= Canadian Motor Vehicle Arbitration Plan =

Canadian dispute resolution program

The Canadian Motor Vehicle Arbitration Plan (CAMVAP) is a dispute resolution program for consumers in Canada who are experiencing problems with the assembly of their vehicle or with how the manufacturer implements its new-vehicle warranty. CAMVAP covers new, used, owned or leased vehicles from the current model year and up to an additional four model years old.

CAMVAP is an arbitration program, which is free to consumers. Hearings are held in the consumer's home community. The process normally takes less than 70 days from start to finish. Most consumers are able to handle their own case without the assistance of an attorney. The manufacturers do not use attorneys; their representatives are usually current (or retired) district parts and services representatives. A vehicle inspection is normally part of an arbitration hearing, and the arbitrator can order a technical inspection of the vehicle (at the program's expense) if necessary.

CAMVAP is available to owners and lessees of new and used vehicles that were originally purchased or leased in Canada from an authorized dealer (except for BMW and—by extension—MINI, the only car manufacturer which does not participate in the CAMVAP scheme).
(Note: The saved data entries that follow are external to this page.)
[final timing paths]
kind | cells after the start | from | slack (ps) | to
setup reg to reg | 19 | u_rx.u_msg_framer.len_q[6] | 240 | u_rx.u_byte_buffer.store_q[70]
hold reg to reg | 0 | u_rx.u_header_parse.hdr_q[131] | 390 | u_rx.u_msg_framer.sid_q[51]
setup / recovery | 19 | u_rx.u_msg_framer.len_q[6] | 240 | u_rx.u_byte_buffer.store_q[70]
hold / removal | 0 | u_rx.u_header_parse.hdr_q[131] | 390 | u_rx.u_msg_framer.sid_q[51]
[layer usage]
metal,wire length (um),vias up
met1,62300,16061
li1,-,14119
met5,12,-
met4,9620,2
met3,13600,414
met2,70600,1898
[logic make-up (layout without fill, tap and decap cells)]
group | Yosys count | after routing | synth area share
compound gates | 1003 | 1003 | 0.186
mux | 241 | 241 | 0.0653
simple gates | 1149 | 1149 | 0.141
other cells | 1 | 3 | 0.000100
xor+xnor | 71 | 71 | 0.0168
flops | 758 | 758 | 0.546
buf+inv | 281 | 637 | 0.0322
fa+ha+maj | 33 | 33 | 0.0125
From an optimization exercise on the open Yosys and OpenROAD flow, aimed at small area and a short achievable clock period; shortcuts taken in it are not production practice.
Only simulation tests tie the RTL to the original design; equivalence was not proved.
Power and IR drop assume default switching activity.

==> design/flow/design.v <==
package llr_pkg;
    localparam int MSG_W    = 6;
    localparam int MAG_W    = MSG_W - 1;
    localparam int IDX_W    = 3;
    localparam int MAX_COLS = 8;
    localparam int REC_W    = 2 * MAG_W + IDX_W + MAX_COLS;
endpackage
package row_ctrl_pkg;
    localparam int LAYER_W = 2;
    localparam int ADDR_W  = 5;
endpackage
This design comes from an exercise in tuning for small area, a short achievable clock period and few clock cycles per item on the open sky130 flow, not from production work.
Where RTL was checked, it was by simulation tests only, not by an equivalence proof against the original.
The RTL of run 1 was laid out without a check of its function.
Power and IR drop assume default switching activity.

**design/flow/design.v**
```verilog
package srtf_pkg;
  localparam int MAX_JOBS = 16;
  localparam int IDX_W    = $clog2(MAX_JOBS);
  localparam int TIME_W   = 16;
  localparam int PC_W     = 5;
  localparam int SUM_W    = 32;
  localparam logic [PC_W-1:0] PC_RESET = PC_W'(16);
  localparam logic [PC_W-1:0] DONE_MAX = '1;
  typedef struct packed {
    logic              operation;
    logic [3:0]        slot;
    logic [TIME_W-1:0] arrival_time;
    logic [TIME_W-1:0] burst_length;
  } in_item_t;
  typedef struct packed {
    logic              ran;
    logic [3:0]        running_slot;
    logic              completed;
    logic [TIME_W-1:0] end_time;
    logic [TIME_W-1:0] wait_time;
    logic [TIME_W-1:0] turnaround_time;
    logic              all_done;
    logic [SUM_W-1:0]  total_wait;
    logic [SUM_W-1:0]  total_turnaround;
  } out_item_t;
  typedef struct packed {
    logic                ran;
    logic                comp;
    logic                clr;        
    logic                all_done;
    logic [TIME_W-1:0]   t1;
    logic [MAX_JOBS-1:0] oh;         
  } step_t;
  typedef struct packed {
    logic              ran;
    logic [3:0]        slot;
    logic              comp;
    logic              clr;
    logic              all_done;
    logic [TIME_W-1:0] end_time;
    logic [TIME_W-1:0] wait_time;
    logic [TIME_W-1:0] turn_time;
  } times_t;
endpackage
module srtf_table (
  input  logic                                          clk,
  input  logic                                          load_go,
  input  logic                                          load_wr,
  input  logic                                          tick_go,
  input  logic [srtf_pkg::IDX_W-1:0]                    load_slot,
  input  logic [srtf_pkg::TIME_W-1:0]                   load_arr,
  input  logic [srtf_pkg::TIME_W-1:0]                   load_burst,
  input  logic [srtf_pkg::TIME_W-1:0]                   now_cmp,
  output logic [srtf_pkg::MAX_JOBS-1:0]                 arrived,
  output logic [srtf_pkg::MAX_JOBS-1:0]                 arrived_next,
  output logic [srtf_pkg::MAX_JOBS-1:0]                 arr_eq,
  input  logic [srtf_pkg::MAX_JOBS-1:0]                 rd_oh,
  output logic [srtf_pkg::TIME_W-1:0]                   rd_arr,
  output logic [srtf_pkg::TIME_W:0]                     rd_need
);
  localparam int N  = srtf_pkg::MAX_JOBS;
  localparam int TW = srtf_pkg::TIME_W;
  logic [N-1:0][TW-1:0] arr;
  logic [N-1:0][TW:0]   need;
  logic                 load_zero;
  logic [TW:0]          load_need;
  logic unused_c;
  srtf_add #(.W(TW+1)) u_need (
    .a ({1'b0, load_arr}), .b ({1'b0, load_burst}), .cin (1'b0),
    .sum (load_need), .cout (unused_c)
  );
  assign load_zero = load_arr == '0;
  always_comb begin
    for (int j = 0; j < N; j++) begin
      arr_eq[j] = arr[j] == now_cmp;
      if (load_go) begin
        arrived_next[j] = (load_slot == j) ? load_zero : arr_eq[j];
      end else if (tick_go) begin
        arrived_next[j] = arrived[j] | arr_eq[j];
      end else begin
        arrived_next[j] = arrived[j];
      end
    end
  end
  always_ff @(posedge clk) begin
    for (int j = 0; j < N; j++) begin
      if (load_wr && load_slot == j) begin
        arr[j]  <= load_arr;
        need[j] <= load_need;
      end
      arrived[j] <= arrived_next[j];
    end
  end
  always_comb begin
    rd_arr  = '0;
    rd_need = '0;
    for (int j = 0; j < N; j++) begin
      rd_arr  = rd_arr  | (arr[j]  & {TW{rd_oh[j]}});
      rd_need = rd_need | (need[j] & {(TW+1){rd_oh[j]}});
    end
  end
endmodule
module srtf_add #(
  parameter int W = 16
) (
  input  logic [W-1:0] a,
  input  logic [W-1:0] b,
  input  logic         cin,
  output logic [W-1:0] sum,
  output logic         cout
);
  logic [W-1:0] g, p, gg, pp;
  always_comb begin
    int j;
    g     = a & b;
    p     = a ^ b;
    gg    = g;
    pp    = p;
    gg[0] = g[0] | (p[0] & cin);
    for (int l = 0; (1 << l) < W; l++) begin
      for (int i = 0; i < W; i++) begin
        if (((i >> l) & 1) == 1) begin
          j     = ((i >> l) << l) - 1;
          gg[i] = gg[i] | (pp[i] & gg[j]);
          pp[i] = pp[i] & pp[j];
        end
      end
    end
    sum[0] = p[0] ^ cin;
    for (int i = 1; i < W; i++) begin
      sum[i] = p[i] ^ gg[i-1];
    end
    cout = gg[W-1];
  end
endmodule
module srtf_pick (
  input  logic [srtf_pkg::MAX_JOBS-1:0]                       cand,
  input  logic [srtf_pkg::MAX_JOBS*srtf_pkg::MAX_JOBS-1:0]    ord,
  output logic [srtf_pkg::MAX_JOBS-1:0]                       win
);
  localparam int N = srtf_pkg::MAX_JOBS;
  always_comb begin
    for (int j = 0; j < N; j++) begin
      win[j] = cand[j];
      for (int i = 0; i < N; i++) begin
        if (i < j) begin
          win[j] = win[j] & (~cand[i] | ~ord[i*N+j]);
        end else if (i > j) begin
          win[j] = win[j] & (~cand[i] | ord[j*N+i]);
        end
      end
    end
  end
endmodule
module shortest_remaining_time_scheduler (
  input  logic                          clk,
  input  logic                          rst,
  input  logic                          in_valid,
  output logic                          in_ready,
  input  srtf_pkg::in_item_t            in_data,
  output logic                          out_valid,
  input  logic                          out_ready,
  output srtf_pkg::out_item_t           out_data,
  input  logic                          cfg_valid,
  output logic                          cfg_ready,
  input  logic [srtf_pkg::PC_W-1:0]     cfg_data
);
  localparam int N  = srtf_pkg::MAX_JOBS;
  localparam int TW = srtf_pkg::TIME_W;
  localparam int SW = srtf_pkg::SUM_W;
  logic               a_valid, s_valid, a_take;
  srtf_pkg::in_item_t a_item, s_item, a_next;
  logic               fire;
  assign cfg_ready = 1'b1;
  assign in_ready  = !s_valid;
  assign a_take    = fire || !a_valid;
  assign a_next    = a_take ? (s_valid ? s_item : in_data) : a_item;
  always_ff @(posedge clk) begin
    if (rst) begin
      a_valid  <= 1'b0;
      s_valid  <= 1'b0;
    end else begin
      if (a_take) begin
        a_valid <= s_valid || in_valid;
        s_valid <= 1'b0;
      end else if (in_valid && !s_valid) begin
        s_valid <= 1'b1;
      end
    end
    a_item <= a_next;
    if (!a_take && !s_valid) begin
      s_item <= in_data;
    end
  end
  logic [srtf_pkg::PC_W-1:0] pc;
  logic [srtf_pkg::PC_W-1:0] done;
  logic [TW-1:0]             t1;            
  logic                      held_valid;
  logic [N-1:0]              held_oh;       
  logic [TW-1:0]             held_rem;      
  logic [TW-1:0]             held_act;      
  logic [N-1:0][TW-1:0]      rem;           
  logic [N-1:0]              alive;         
  logic [N-1:0]              arrived, arrived_next;
  logic [N-1:0]              alive_next;
  logic [srtf_pkg::PC_W-1:0] pc_next;
  logic [N*N-1:0]            ord;           
  logic                      c_valid, d_valid;
  srtf_pkg::step_t           c_q, c_in;
  srtf_pkg::times_t          d_q, d_in;
  logic                      adv;
  assign adv = !out_valid || out_ready;
  function automatic logic [1:0] cmp_lt_le(input logic [TW-1:0] a, input logic [TW-1:0] b);
    logic [TW-1:0] g, e;
    logic [TW/2-1:0] g1, e1;
    logic [TW/4-1:0] g2, e2;
    logic [TW/8-1:0] g3, e3;
    logic            g4, e4;
    g = ~a & b;
    e = ~(a ^ b);
    for (int k = 0; k < TW/2; k++) begin
      g1[k] = g[2*k+1] | (e[2*k+1] & g[2*k]);
      e1[k] = e[2*k+1] & e[2*k];
    end
    for (int k = 0; k < TW/4; k++) begin
      g2[k] = g1[2*k+1] | (e1[2*k+1] & g1[2*k]);
      e2[k] = e1[2*k+1] & e1[2*k];
    end
    for (int k = 0; k < TW/8; k++) begin
      g3[k] = g2[2*k+1] | (e2[2*k+1] & g2[2*k]);
      e3[k] = e2[2*k+1] & e2[2*k];
    end
    g4 = g3[1] | (e3[1] & g3[0]);
    e4 = e3[1] & e3[0];
    cmp_lt_le = {g4, g4 | e4};
  endfunction
  logic               a_load, a_tick, run_over, flush;
  logic               load_go, tick_go, load_wr;
  logic [N-1:0]       cand, win, lt, le, chosen, one, load_dec, wr_row;
  logic [TW-1:0]      rem_c, now_cmp, new_rem;
  logic               any, preempt, switch_job, run, comp, one_c, release_held;
  logic               keep_held;
  logic [N-1:0]       newarr, arr_eq, lim;
  logic               p_hit, p_chk, recheck;
  logic [TW-1:0]      cmp_x;
  logic [srtf_pkg::PC_W-1:0] done_inc;
  assign a_load   = a_valid && !a_item.operation;
  assign a_tick   = a_valid &&  a_item.operation;
  assign run_over = done >= pc;
  assign flush    = a_load && held_valid;
  assign recheck  = a_tick && !run_over && held_valid && p_chk;
  assign load_wr  = a_load && !held_valid && !(c_valid && c_q.comp);
  assign fire     = a_valid && (!c_valid || adv) && !flush && !recheck &&
                    !(a_load && !load_wr);
  assign load_go  = fire && a_load;
  assign tick_go  = fire && a_tick && !run_over;
  always_comb begin
    for (int j = 0; j < N; j++) begin
      lim[j]      = pc[4] || (4'(j) < pc[3:0]);
      {lt[j], le[j]} = cmp_lt_le(rem[j], cmp_x);
      one[j]      = rem[j] == TW'(1);
      load_dec[j] = a_item.slot == 4'(j);
    end
  end
  assign cand = alive & arrived & lim & ~held_oh;
  srtf_pick u_pick (
    .cand (cand),
    .ord  (ord),
    .win  (win)
  );
  always_comb begin
    rem_c = '0;
    for (int j = 0; j < N; j++) begin
      rem_c = rem_c | (rem[j] & {TW{win[j]}});
    end
  end
  assign any          = |cand;
  assign preempt      = held_valid && !p_chk && p_hit;
  logic          unused_c1;
  srtf_add #(.W(TW)) u_dec1 (
    .a (held_rem), .b ({TW{1'b1}}), .cin (1'b0), .sum (held_act), .cout (unused_c1)
  );
  assign cmp_x        = held_valid ? held_act : held_rem;
  assign newarr       = arr_eq & ~arrived & alive & lim;
  assign switch_job   = held_valid ? preempt : any;
  assign run          = held_valid || any;
  assign chosen       = switch_job ? win : held_oh;
  assign one_c        = |(win & one);
  assign comp         = run && (switch_job ? one_c : (held_rem == TW'(2)));
  assign release_held = (a_tick && !run_over && preempt) || flush;
  assign wr_row       = (held_oh & {N{release_held}}) | (load_dec & {N{load_wr}});
  logic [TW-1:0] t1_inc;
  logic          t1_ovf;
  srtf_add #(.W(TW)) u_inc (
    .a (t1), .b ('0), .cin (1'b1), .sum (t1_inc), .cout (t1_ovf)
  );
  assign now_cmp      = a_load ? '0 : t1;
  assign done_inc     = (done == srtf_pkg::DONE_MAX) ? done : done + 1'b1;
  assign pc_next      = cfg_valid ? cfg_data : pc;
  always_comb begin
    alive_next = alive;
    if (load_go) begin
      for (int j = 0; j < N; j++) begin
        if (load_dec[j]) begin
          alive_next[j] = held_rem != '0;
        end
      end
    end else if (tick_go && run && comp) begin
      alive_next = alive & ~chosen;
    end
  end
  always_ff @(posedge clk) begin
    if (rst) begin
      pc         <= srtf_pkg::PC_RESET;
      done       <= '0;
      t1         <= TW'(1);
      held_valid <= 1'b0;
      held_oh    <= '0;
      alive      <= '0;
    end else begin
      pc    <= pc_next;
      if (load_go) begin
        t1 <= TW'(1);
      end else if (tick_go && !t1_ovf) begin
        t1 <= t1_inc;
      end
      alive <= alive_next;
      if (load_go) begin
        done <= '0;
      end else if (tick_go) begin
        if (run) begin
          if (comp) begin
            held_valid <= 1'b0;
            held_oh    <= '0;
            done       <= done_inc;
          end else begin
            held_valid <= 1'b1;
            held_oh    <= chosen;
          end
        end
      end else if (flush) begin
        held_valid <= 1'b0;
        held_oh    <= '0;
      end
    end
  end
  always_ff @(posedge clk) begin
    if (rst || cfg_valid) begin
      p_chk <= 1'b1;
    end else if (recheck) begin
      p_chk <= 1'b0;
    end else if (tick_go) begin
      p_chk <= (run && !comp && !switch_job) ? |(newarr & lt) : |newarr;
    end
    if (recheck) begin
      p_hit <= |(cand & lt);
    end else if (tick_go) begin
      p_hit <= 1'b0;
    end
  end
  assign new_rem   = switch_job ? rem_c : held_act;
  assign keep_held = held_valid && !tick_go && !flush;
  always_ff @(posedge clk) begin
    if (tick_go && run && !comp) begin
      held_rem <= new_rem;
    end else if (!keep_held) begin
      held_rem <= a_next.burst_length;
    end
    for (int j = 0; j < N; j++) begin
      if (wr_row[j]) begin
        rem[j] <= held_valid ? held_act : held_rem;
      end
    end
    for (int i = 0; i < N; i++) begin
      for (int j = 0; j <= i; j++) begin
        ord[i*N+j] <= 1'b0;
      end
      for (int j = i + 1; j < N; j++) begin
        if (wr_row[j]) begin
          ord[i*N+j] <= le[i];
        end else if (wr_row[i]) begin
          ord[i*N+j] <= ~lt[j];
        end
      end
    end
  end
  always_comb begin
    c_in.ran      = a_tick && !run_over && run;
    c_in.comp     = a_tick && !run_over && comp;
    c_in.clr      = a_load;
    c_in.t1       = t1;
    c_in.oh       = chosen;
    if (a_load) begin
      c_in.all_done = pc == '0;
    end else if (run_over) begin
      c_in.all_done = 1'b1;
    end else begin
      c_in.all_done = comp ? (done_inc >= pc) : 1'b0;
    end
  end
  logic [TW-1:0] rd_arr, turn_diff;
  logic [TW:0]   rd_need, wait_diff;
  logic          turn_ge, wait_ge;
  srtf_add #(.W(TW)) u_turn (
    .a (c_q.t1), .b (~rd_arr), .cin (1'b1), .sum (turn_diff), .cout (turn_ge)
  );
  srtf_add #(.W(TW+1)) u_wait (
    .a ({1'b0, c_q.t1}), .b (~rd_need), .cin (1'b1), .sum (wait_diff), .cout (wait_ge)
  );
  logic [3:0]    c_slot;
  srtf_table u_table (
    .clk        (clk),
    .load_go    (load_go),
    .load_wr    (load_wr),
    .tick_go    (tick_go),
    .load_slot  (a_item.slot),
    .load_arr   (a_item.arrival_time),
    .load_burst (a_item.burst_length),
    .now_cmp    (now_cmp),
    .arrived    (arrived),
    .arrived_next (arrived_next),
    .arr_eq     (arr_eq),
    .rd_oh      (c_q.oh),
    .rd_arr     (rd_arr),
    .rd_need    (rd_need)
  );
  always_comb begin
    c_slot = '0;
    for (int j = 0; j < N; j++) begin
      if (c_q.oh[j]) begin
        c_slot = c_slot | 4'(j);
      end
    end
    d_in.ran       = c_q.ran;
    d_in.slot      = c_q.ran ? c_slot : '0;
    d_in.comp      = c_q.comp;
    d_in.clr       = c_q.clr;
    d_in.all_done  = c_q.all_done;
    d_in.end_time  = '0;
    d_in.wait_time = '0;
    d_in.turn_time = '0;
    if (c_q.comp) begin
      d_in.end_time  = c_q.t1;
      d_in.wait_time = wait_ge ? wait_diff[TW-1:0] : '0;
      d_in.turn_time = turn_ge ? turn_diff : '0;
    end
  end
  always_ff @(posedge clk) begin
    if (rst) begin
      c_valid <= 1'b0;
      d_valid <= 1'b0;
    end else if (adv) begin
      c_valid <= fire;
      d_valid <= c_valid;
    end else if (fire) begin
      c_valid <= 1'b1;
    end
    if (fire) begin
      c_q <= c_in;
    end
    if (adv) begin
      d_q <= d_in;
    end
  end
  logic [SW:0] wait_add, turn_add;
  srtf_add #(.W(SW)) u_wsum (
    .a (out_data.total_wait), .b (SW'(d_q.wait_time)), .cin (1'b0),
    .sum (wait_add[SW-1:0]), .cout (wait_add[SW])
  );
  srtf_add #(.W(SW)) u_tsum (
    .a (out_data.total_turnaround), .b (SW'(d_q.turn_time)), .cin (1'b0),
    .sum (turn_add[SW-1:0]), .cout (turn_add[SW])
  );
  always_ff @(posedge clk) begin
    if (rst) begin
      out_valid <= 1'b0;
    end else if (adv) begin
      out_valid <= d_valid;
    end
    if (rst) begin
      out_data.total_wait       <= '0;
      out_data.total_turnaround <= '0;
    end else if (adv && d_valid) begin
      if (d_q.clr) begin
        out_data.total_wait       <= '0;
        out_data.total_turnaround <= '0;
      end else begin
        out_data.total_wait       <= wait_add[SW] ? '1 : wait_add[SW-1:0];
        out_data.total_turnaround <= turn_add[SW] ? '1 : turn_add[SW-1:0];
      end
    end
    if (adv && d_valid) begin
      out_data.ran             <= d_q.ran;
      out_data.running_slot    <= d_q.slot;
      out_data.completed       <= d_q.comp;
      out_data.end_time        <= d_q.end_time;
      out_data.wait_time       <= d_q.wait_time;
      out_data.turnaround_time <= d_q.turn_time;
      out_data.all_done        <= d_q.all_done;
    end
  end
endmodule
```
The owner (or lessee) must be a resident of Canada. Vehicles owned by businesses may be eligible if they meet certain criteria. CAMVAP is available in every Canadian province and territory.

CAMVAP arbitrators can order the manufacturer to:
- Buy back the vehicle
- Repair it at the manufacturer's expense
- Pay for repairs already completed
- Pay out-of-pocket expenses for items such as towing, diagnostic testing, rental cars and accommodations related to the vehicle's problem

The arbitrator can also clear the manufacturer of liability with respect to issues raised by the consumer.